Plaintiff has filed five charges with the United States Equal Employment Opportunity Commission and six lawsuits in state and federal court pertaining to this incident. Her first lawsuit was filed in this federal court against Ohio Bell on January 26, 2016. See Fleming v. Tench, No. 1:16 CV 185 (N.D. Ohio Apr. 25, 2016)(Gaughan, J.). She voluntarily dismissed that case on April 25, 2016.

Plaintiff filed her second lawsuit in this Court against her union and union officials complaining of her employment termination by Ohio Bell. See Fleming v. Hogan, No. 1:16 CV 688 (N.D. Ohio Apr. 18, 2016)(Gaughan, J.). That action was dismissed on the merits under 28 U.S.C. § 1915(e).

Ten days after her second lawsuit was dismissed, Plaintiff filed her third lawsuit.

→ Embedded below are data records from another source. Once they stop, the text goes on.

`config.mk`:
```
export PLATFORM = sky130hd
export DESIGN_NAME = column_move_collector
export DESIGN_NICKNAME = d
export VERILOG_FILES = /design/src/rtl/column_move_collector.sv
export SDC_FILE = /design/constraint.sdc
export NUM_CORES = 2
export LEC_CHECK = 0
export CAP_MARGIN = 5
export CORE_MARGIN = 2
export CORE_UTILIZATION = 50
export DETAILED_ROUTE_END_ITERATION = 10
export GPL_ROUTABILITY_DRIVEN = 0
export GPL_TIMING_DRIVEN = 0
export PLACE_DENSITY = 0.68
export SYNTH_ARGS = -nofsm -noshare
export SYNTH_HDL_FRONTEND = slang
export SYNTH_SLANG_ARGS = --single-unit
```
`constraint.sdc`:
```
create_clock -name clk -period 5.8 [get_ports clk]
set_input_delay 1.16 -clock clk [delete_from_list [all_inputs] [get_ports clk]]
set_output_delay 1.16 -clock clk [all_outputs]
set_load 0.005 [all_outputs]
```
`src/rtl/column_move_collector.sv`:
```
`default_nettype none
// ============================================================================
// Module      : column_move_collector
// Description : Column-level move collector. Waits for each of NUM_SQ
//               per-square move generators to report done, then drains that
//               square's show-ahead move FIFO into one local show-ahead FIFO
//               that the board-level move arbiter reads.
// Ports       : clk, reset     - clock, synchronous active-high reset
//               start          - pulse: clear served flags, begin new position
//               sq_done[i]     - square i finished generating (level)
//               sq_empty[i]    - square i FIFO empty
//               sq_data        - square i FIFO head at [i*MOVE_W +: MOVE_W]
//               sq_rden        - pop strobe to square FIFOs (one-hot or zero)
//               out_rden       - pop local FIFO head
//               out_data       - local FIFO head (valid while !out_empty)
//               out_empty      - local FIFO empty
//               out_count      - local FIFO occupancy
//               done           - every square drained for this position
// Options     : COLUMN_COLLECT_RR_EN - round-robin square selection instead
//               of fixed lowest-index priority.
// Revision    : 1.0 - initial release
// ============================================================================
module column_move_collector #(
    parameter int NUM_SQ = 8,
    parameter int MOVE_W = 48,
    parameter int DEPTH  = 64
) (
    input  logic                        clk,
    input  logic                        reset,
    input  logic                        start,
    input  logic [NUM_SQ-1:0]           sq_done,
    input  logic [NUM_SQ-1:0]           sq_empty,
    input  logic [NUM_SQ*MOVE_W-1:0]    sq_data,
    output logic [NUM_SQ-1:0]           sq_rden,
    input  logic                        out_rden,
    output logic [MOVE_W-1:0]           out_data,
    output logic                        out_empty,
    output logic [$clog2(DEPTH+1)-1:0]  out_count,
    output logic                        done
);

    localparam int PTR_W = (NUM_SQ > 1) ? $clog2(NUM_SQ) : 1;
    localparam int AW    = $clog2(DEPTH);
    localparam int CW    = $clog2(DEPTH + 1);
    localparam logic [CW-1:0] FULL_COUNT = CW'(DEPTH);

    typedef enum logic [1:0] {
        ST_WAIT  = 2'd0,
        ST_DRAIN = 2'd1,
        ST_DONE  = 2'd2
    } state_t;

    // ------------------------------------------------------------------
    // Declarations
    // ------------------------------------------------------------------
    state_t              state_q, state_d;
    logic [NUM_SQ-1:0]   served_q, served_d;
    logic [PTR_W-1:0]    ptr_q, ptr_d;

    logic [AW-1:0]       wr_ptr_q, wr_ptr_d;
    logic [AW-1:0]       rd_ptr_q, rd_ptr_d;
    logic [CW-1:0]       count_q, count_d;
    logic [MOVE_W-1:0]   mem_q [DEPTH];

    logic [MOVE_W-1:0]   sq_word [NUM_SQ];
    logic [NUM_SQ-1:0]   eligible;
    logic                pick_valid;
    logic [PTR_W-1:0]    pick_idx;
    logic                full;
    logic                push;
    logic                pop;

`ifdef COLUMN_COLLECT_RR_EN
    localparam logic [PTR_W-1:0] LAST_INIT = PTR_W'(NUM_SQ - 1);
    logic [PTR_W-1:0]    last_q, last_d;
    logic [PTR_W-1:0]    cand;
`endif

    // Unpack the flat source bus into one word per square.
    generate
        for (genvar gi = 0; gi < NUM_SQ; gi++) begin : g_slice
            assign sq_word[gi] = sq_data[gi*MOVE_W +: MOVE_W];
        end
    endgenerate

    assign eligible = sq_done & ~served_q;

    // ------------------------------------------------------------------
    // Source selection
    // ------------------------------------------------------------------
    always_comb begin
        pick_valid = 1'b0;
        pick_idx   = '0;
`ifdef COLUMN_COLLECT_RR_EN
        cand       = '0;
        // Scan starting just after the last square picked, wrapping.
        for (int k = 0; k < NUM_SQ; k++) begin
            cand = PTR_W'((int'(last_q) + 1 + k) % NUM_SQ);
            if (!pick_valid && eligible[cand]) begin
                pick_valid = 1'b1;
                pick_idx   = cand;
            end
        end
`else
        for (int k = 0; k < NUM_SQ; k++) begin
            if (!pick_valid && eligible[PTR_W'(k)]) begin
                pick_valid = 1'b1;
                pick_idx   = PTR_W'(k);
            end
        end
`endif
    end

    // ------------------------------------------------------------------
    // Control FSM: next state and square read strobe
    // ------------------------------------------------------------------
    always_comb begin
        state_d  = state_q;
        served_d = served_q;
        ptr_d    = ptr_q;
        sq_rden  = '0;
`ifdef COLUMN_COLLECT_RR_EN
        last_d   = last_q;
`endif

        case (state_q)
            ST_WAIT: begin
                if (&served_q) begin
                    state_d = ST_DONE;
                end else if (pick_valid) begin
                    ptr_d   = pick_idx;
                    state_d = ST_DRAIN;
`ifdef COLUMN_COLLECT_RR_EN
                    last_d  = pick_idx;
`endif
                end
            end
            ST_DRAIN: begin
                // Empty ends the drain regardless of sq_done; a full local
                // FIFO simply withholds the pop and the state holds.
                if (sq_empty[ptr_q]) begin
                    served_d[ptr_q] = 1'b1;
                    state_d         = ST_WAIT;
                end else if (!full) begin
                    sq_rden[ptr_q]  = 1'b1;
                end
            end
            ST_DONE: begin
                state_d = ST_DONE;
            end
            default: begin
                state_d = ST_WAIT;
            end
        endcase

        // Re-arm for a new position; local FIFO contents are untouched.
        if (start) begin
            served_d = '0;
            state_d  = ST_WAIT;
`ifdef COLUMN_COLLECT_RR_EN
            last_d   = LAST_INIT;
`endif
        end
    end

    // ------------------------------------------------------------------
    // Local FIFO bookkeeping
    // ------------------------------------------------------------------
    assign full      = (count_q == FULL_COUNT);
    assign out_empty = (count_q == '0);
    // sq_rden is already gated on full, so a same-cycle pop never lets a
    // push into a full FIFO.
    assign push      = |sq_rden;
    assign pop       = out_rden & ~out_empty;

    always_comb begin
        wr_ptr_d = wr_ptr_q;
        rd_ptr_d = rd_ptr_q;
        count_d  = count_q;
        if (push) begin
            wr_ptr_d = wr_ptr_q + AW'(1);
        end
        if (pop) begin
            rd_ptr_d = rd_ptr_q + AW'(1);
        end
        case ({push, pop})
            2'b10:   count_d = count_q + CW'(1);
            2'b01:   count_d = count_q - CW'(1);
            default: count_d = count_q;
        endcase
    end

    assign out_data  = mem_q[rd_ptr_q];
    assign out_count = count_q;
    assign done      = (state_q == ST_DONE);

    // ------------------------------------------------------------------
    // Registers
    // ------------------------------------------------------------------
    always_ff @(posedge clk) begin
        if (reset) begin
            state_q  <= ST_WAIT;
            served_q <= '0;
            ptr_q    <= '0;
            wr_ptr_q <= '0;
            rd_ptr_q <= '0;
            count_q  <= '0;
`ifdef COLUMN_COLLECT_RR_EN
            last_q   <= LAST_INIT;
`endif
        end else begin
            state_q  <= state_d;
            served_q <= served_d;
            ptr_q    <= ptr_d;
            wr_ptr_q <= wr_ptr_d;
            rd_ptr_q <= rd_ptr_d;
            count_q  <= count_d;
`ifdef COLUMN_COLLECT_RR_EN
            last_q   <= last_d;
`endif
        end
    end

    // Storage array carries no reset; entries are only read once written.
    always_ff @(posedge clk) begin
        if (push) begin
            mem_q[wr_ptr_q] <= sq_word[ptr_q];
        end
    end

endmodule
`default_nettype wire

```
==> results.txt <==
Hold Path Class - flop to flop
ranking of synthesized cells by area - edfxtp_1, mux4_2, o22ai_1
grt ovf - 0
Fin. Hold Viols - 0
chip width - 492 µm
Clock transition at path regs - 60 ps
total wire length - 339 mm
Final Non-Filler Cells - 9113
drc violations - 0
Placed Cells - 8541
PD cells - 365 nW/µm²
CTS root buffer - clkbuf_16
pin count of the biggest net entering global routing - 65
YS warnings - 0
asr flop ratio synth - 0
CTS HTree Levels - 5
Final ANT Viol Nets - 0
Slew headroom - 0.133
Crit path arrival time - 4600 ps
Clock Path Buffers - 4
Final Setup Violations - 0
worst slew pin tran - 1300 ps
cell taking the most area after synthesis - edfxtp_1
TritonCTS clock tree - done
final worst-path cycle share - 0.994
Starting Density - 0.502
1st-iter DRT viols - 9557
share of layout cells above drive strength 1 - 0.320
vias in the first global route - 60063
Ports - 469
count of cell types in the netlist - 46
Final Max Tran Viols - 0
Die Ht - 492 µm
Setup TNS Final - 0 ps
#FFs+latches synth - 3105
clk_lat worst skew - 960 ps
vias per inst - 6.61
TritonCTS sink count - 3105
Yosys top cell area share - 0.774
Max Fclk - 173 MHz
Worst Setup End Kind - output port
drt wl/cell - 37.2 µm
Worst Hold Path Cells - 2
total track usage - 0.281
CP required - 4640 ps
Peak VDD IR - 0.000340 V
first-pass GRT wire length - 469 mm
antenna violations before repair - 10
max cap viols - 0
Worst Setup Start Kind - flop
Pre-antenna DRT Iters - 6
number of buffers added on ports - 264
placed cell area - 129000 µm²
Core Box Area - 237000 µm²
Avg Cell Area, Syn - 24.0 µm²
Final nets - 6128
total leakage power - 42.2 nW
Die ar. - 242000 µm²
Hold WS - 472 ps
hold_buf cts - 0
Max FO, Critical Path - 12
Clock Skew - 58.2 ps
Gate Count Post-Synth - 4965
post-route cell area - 140000 µm²
Post-synth EDFFs - 3072
FF-to-FF path depth - 9
Seq/Total Area, Yosys - 0.780
synthesized cell area - 119000 µm²
Rows - 179
vias - 60235
post-layout min period - 5760 ps
ys flop type - edfxtp_1
worst setup path category - flop to output port
run status - finished, final reports clean
synthesis-to-finish area growth - 17.7%
HPWL Detailed - 224 mm
Power Total - 51.2 mW
CTS buffer count - 319
## cells in the final DEF, fill, tap and decap left out, types with 23 or more instances in the layout
cell type / n
o21ai_0: 30
clkbuf_1: 135
clkdlybuf4s50_1: 264
buf_2: 37
clkinv_2: 54
a211oi_1: 28
buf_4: 66
nor2_1: 41
mux4_2: 939
a21oi_1: 44
nor2_4: 71
clkinv_1: 65
edfxtp_1: 3072
clkbuf_16: 325
mux2i_1: 42
dfxtp_1: 33
nor2b_1: 35
bufinv_16: 23
nand2_1: 32
buf_12: 139
clkbuf_2: 57
mux2_2: 28
o22ai_1: 94
## repair_timing
item | CTS | global route
pin swaps | 10 | 1
endpoints found under the setup margin | 48 | 31
gates resized for setup | 305 | 37
buffers inserted | 17 | 1
endpoints found under the hold margin | 0 | 0
## critical path: stages, from the launching register on
cell	delay, ps
dfxtp_1	310
buf_2	210
buf_4	390
buf_2	530
clkdlybuf4s15_2	600
mux4_2	590
o22ai_2	370
nor2_4	130
clkdlybuf4s50_1	490
## stage by stage
step	utilization	setup WS, ps
after floorplan	-	697
after global routing	0.591	-6.98
final	0.591	35.9
after detailed placement	0.544	-1140
after CTS	0.590	1.33
after global placement	0.530	-4280
## Yosys cell counts, drive strengths merged, types with 4 or more instances
cell and instances:
edfxtp 3072, inv 4, o22ai 108, nand2b 9, nor3 40, xnor2 5, nor2b 35, dfxtp 33
or2 5, mux4 940, buf 133, a21oi 55, mux2 28, nor2 134, clkbuf 151, xor2 10
o21ai 30, mux2i 43, nand3b 4, a211oi 30, a31oi 4, nand2 33, nand3 4, ha 5
o221ai 13, o211ai 8, or3 6
## registers in the layout, indices dropped and copies added, names as in the netlist, named ones only
signal	flops
state_q	2
rd_ptr_q	6
wr_ptr_q	6
out_count	7
served_q	4
ptr_q	2
mem_q	3072
## layout make-up
cell class | count | area [µm²]
diodes | 5 | 12.5
plain buffers | 282 | 1700
inverters | 4 | 15.0
clock buffers | 387 | 8380
repair buffers | 432 | 5910
fillers | 16549 | 97200
multi-input cells | 1575 | 26000
flip-flops and latches | 3105 | 92900
clock inverters | 156 | 1340
well taps | 3167 | 3960
## routing by layer
layer / GRT usage / routed length, µm / share of wire
met2: 0.430 / 158000 / 0.47
met4: 0.115 / 15700 / 0.046
met5: 0 / 39 / 0.00011
met3: 0.0609 / 38500 / 0.11
met1: 0.397 / 127000 / 0.37
## path summary, 6_finish.rpt
check	end	slack, ps	startpoint
hold reg to reg	served_q[3]	470	served_q[3]
setup / recovery	out_data[38]	40	flop
hold / removal	served_q[3]	470	served_q[3]
setup reg to reg	mem_q[50][0]	480	ptr_q[1]
## power by group
group          switching [mW]  internal, mW  total [mW]
registers              0.0381          25.2        25.2
clock network            8.33          11.2        19.6
logic                    3.61          2.77        6.38
## cells by family after synthesis
group,Yosys count,share of synthesized area
AOI/OAI and AO/OA,257,0.0135
xor gates and xnor gates,15,0.00110
adders and majority gates,5,0.000525
buffers and inverters,288,0.0101
DFF,3105,0.780
muxes,1011,0.184
other,1,0.0000315
and+or+nand+nor,283,0.0111
Note: power is estimated with default switching activity, not from simulation.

This one named Ohio Bell as the Defendant, but it was based on the same facts pertaining to her employment termination. See Fleming v. Ohio Bell Tel. Co., No. 1:17 CV 898 (N.D. Ohio June 14, 2017)(Polster, J.). This lawsuit was dismissed on the merits in June 2017. At that time, this Court recognized Plaintiff as a vexatious litigant and enjoined her from filing any new lawsuits without first seeking and obtaining leave of court. Id.

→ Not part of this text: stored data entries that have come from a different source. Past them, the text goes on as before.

`src/rtl/bloom_window_builder.sv`:
```
// Sliding byte window builder: each accepted byte yields one window per length MIN..fill.
// Optional statistics counters are enabled with macro BLOOM_WINDOW_BUILDER_STAT_EN.
module bloom_window_builder #(
  parameter int BYTE_W         = 8,
  parameter int MAX_STR_SIZE   = 20,
  parameter int MIN_STR_SIZE   = 3,
  parameter int MAX_STR_SIZE_W = $clog2(MAX_STR_SIZE) + 1
) (
  input  logic                                   clk_i,
  input  logic                                   arst_i,
  input  logic [BYTE_W-1:0]                      data_i,
  input  logic                                   sop_i,
  input  logic                                   eop_i,
  input  logic                                   valid_i,
  output logic                                   ready_o,
  output logic [MAX_STR_SIZE-1:0][BYTE_W-1:0]    window_data_o,
  output logic [MAX_STR_SIZE_W-1:0]              window_valid_bytes_o,
`ifdef BLOOM_WINDOW_BUILDER_STAT_EN
  output logic [31:0]                            bytes_cnt_o,
  output logic [31:0]                            windows_cnt_o,
  input  logic                                   stat_clean_stb_i,
`endif
  input  logic                                   window_ready_i
);

  localparam logic [MAX_STR_SIZE_W-1:0] L_MAX = MAX_STR_SIZE_W'(MAX_STR_SIZE);
  localparam logic [MAX_STR_SIZE_W-1:0] L_MIN = MAX_STR_SIZE_W'(MIN_STR_SIZE);
  localparam logic [MAX_STR_SIZE_W-1:0] L_ONE = MAX_STR_SIZE_W'(1);

  typedef enum logic {S_IDLE = 1'b0, S_EMIT = 1'b1} state_t;

  state_t                              r_state;
  state_t                              w_state_nxt;
  logic [MAX_STR_SIZE-1:0][BYTE_W-1:0] r_sr;
  logic [MAX_STR_SIZE_W-1:0]           r_fill;
  logic [MAX_STR_SIZE_W-1:0]           r_len;
  logic [MAX_STR_SIZE_W-1:0]           w_fill_new;
  logic                                r_eop;
  logic                                r_ready;
  logic                                w_accept;
  logic                                w_xfer;
  logic                                w_last;

  assign ready_o              = r_ready;
  assign w_accept             = valid_i & r_ready;
  assign window_valid_bytes_o = (r_state == S_EMIT) ? r_len : '0;
  assign w_xfer               = (window_valid_bytes_o != '0) & window_ready_i;
  assign w_last               = (r_len == r_fill);

  // Fill value the incoming byte would produce
  always_comb begin
    w_fill_new = r_fill;
    if (sop_i) begin
      w_fill_new = L_ONE;
    end else if (r_fill >= L_MAX) begin
      w_fill_new = L_MAX;
    end else begin
      w_fill_new = r_fill + L_ONE;
    end
  end

  // State register
  always_ff @(posedge clk_i or posedge arst_i) begin
    if (arst_i) begin
      r_state <= S_IDLE;
    end else begin
      r_state <= w_state_nxt;
    end
  end

  // Next-state logic
  always_comb begin
    w_state_nxt = r_state;
    case (r_state)
      S_IDLE: begin
        if (w_accept && (w_fill_new >= L_MIN)) w_state_nxt = S_EMIT;
        else                                   w_state_nxt = S_IDLE;
      end
      S_EMIT: begin
        if (w_xfer && w_last) w_state_nxt = S_IDLE;
        else                  w_state_nxt = S_EMIT;
      end
      default: w_state_nxt = S_IDLE;
    endcase
  end

  // ready_o is held low during reset and follows the state from the first edge after it
  always_ff @(posedge clk_i or posedge arst_i) begin
    if (arst_i) begin
      r_ready <= 1'b0;
    end else begin
      r_ready <= (w_state_nxt == S_IDLE);
    end
  end

  // Shift register, fill counter, window length and end-of-packet flag
  always_ff @(posedge clk_i or posedge arst_i) begin
    if (arst_i) begin
      r_sr   <= '0;
      r_fill <= '0;
      r_len  <= L_MIN;
      r_eop  <= 1'b0;
    end else if (w_accept) begin
      r_sr  <= {r_sr[MAX_STR_SIZE-2:0], data_i};
      r_eop <= eop_i;
      r_len <= L_MIN;
      // A closing byte too short to form a window ends the packet at once
      if (eop_i && (w_fill_new < L_MIN)) r_fill <= '0;
      else                               r_fill <= w_fill_new;
    end else if (w_xfer) begin
      if (w_last) begin
        r_len <= L_MIN;
        if (r_eop) r_fill <= '0;
        else       r_fill <= r_fill;
      end else begin
        r_len <= r_len + L_ONE;
      end
    end else begin
      r_len <= r_len;
    end
  end

  // Entries older than the current packet are masked to zero
  always_comb begin
    window_data_o = '0;
    for (int k = 0; k < MAX_STR_SIZE; k++) begin
      if (MAX_STR_SIZE_W'(k) < r_fill) window_data_o[k] = r_sr[k];
      else                             window_data_o[k] = '0;
    end
  end

`ifdef BLOOM_WINDOW_BUILDER_STAT_EN
  logic [31:0] r_bytes_cnt;
  logic [31:0] r_windows_cnt;

  // Statistics counters; a clear strobe beats a same-cycle increment
  always_ff @(posedge clk_i or posedge arst_i) begin
    if (arst_i) begin
      r_bytes_cnt   <= 32'd0;
      r_windows_cnt <= 32'd0;
    end else if (stat_clean_stb_i) begin
      r_bytes_cnt   <= 32'd0;
      r_windows_cnt <= 32'd0;
    end else begin
      if (w_accept) r_bytes_cnt   <= r_bytes_cnt + 32'd1;
      else          r_bytes_cnt   <= r_bytes_cnt;
      if (w_xfer)   r_windows_cnt <= r_windows_cnt + 32'd1;
      else          r_windows_cnt <= r_windows_cnt;
    end
  end

  assign bytes_cnt_o   = r_bytes_cnt;
  assign windows_cnt_o = r_windows_cnt;
`endif

endmodule

```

Just over two months later, Plaintiff filed another lawsuit against Ohio Bell challenging her firing. See Fleming v. Ohio Bell Tel. Co., No. 1:17 CV 1815 (N.D. Ohio June 21, 2018)(Boyko, J.). This time, Plaintiff retained an attorney and obtained leave to file the case. It was dismissed, however, on the grounds of res judicata. In the dismissal Order, Judge Boyko acknowledged this Court's prior finding that Plaintiff was a vexatious litigant and addressed Ohio Bell's request for monetary sanctions stating:

Defendant contends that monetary sanctions are the only way to stop Plaintiff from engaging in vexatious litigation going forward. However, since the Court dismisses this action with prejudice, Plaintiff is barred from re-litigating this case a fifth time. Therefore, the Court declines to impose monetary sanctions on Plaintiff at this time. However, should Plaintiff file another lawsuit addressed by this Court's imposition of conditions as stated in this Order, Plaintiff may be ordered to pay attorney's fees and costs covering Defendant's Motion to Dismiss in this case, as well as the new filing.
Id.

Undeterred, Plaintiff filed two more cases against her union and Ohio Bell in the Cuyahoga County Court of Common Pleas. Her fourth lawsuit, Fleming v. Shelton, No. CV-19-913062 (Cuyahoga Cty Ct. Comm. Pl. filed Mar. 27, 2019) is still pending. Her fifth lawsuit began as Fleming v. AT&T Corp., No. CV-19-913317 (Cuyahoga Cty Ct. Comm. Pl. filed Apr. 2, 2019) and was removed as this case to federal court as this case.

II. STANDARD OF REVIEW

When deciding a Motion to Dismiss under Federal Civil Rule 12(b)(6), the function of the Court is to test the legal sufficiency of the Complaint. See Mayer v. Mulod, 988 F.2d 635, 638 (6th Cir. 1993). The Supreme Court in Bell Atl. Corp. v. Twombly, 550 U.S. 544, 555 (2007) and recently in Ashcroft v. Iqbal, 556 U.S. 662, 677-678 (2009) clarified the law regarding what the Plaintiff must plead in order to survive a Motion to Dismiss under Rule 12(b)(6).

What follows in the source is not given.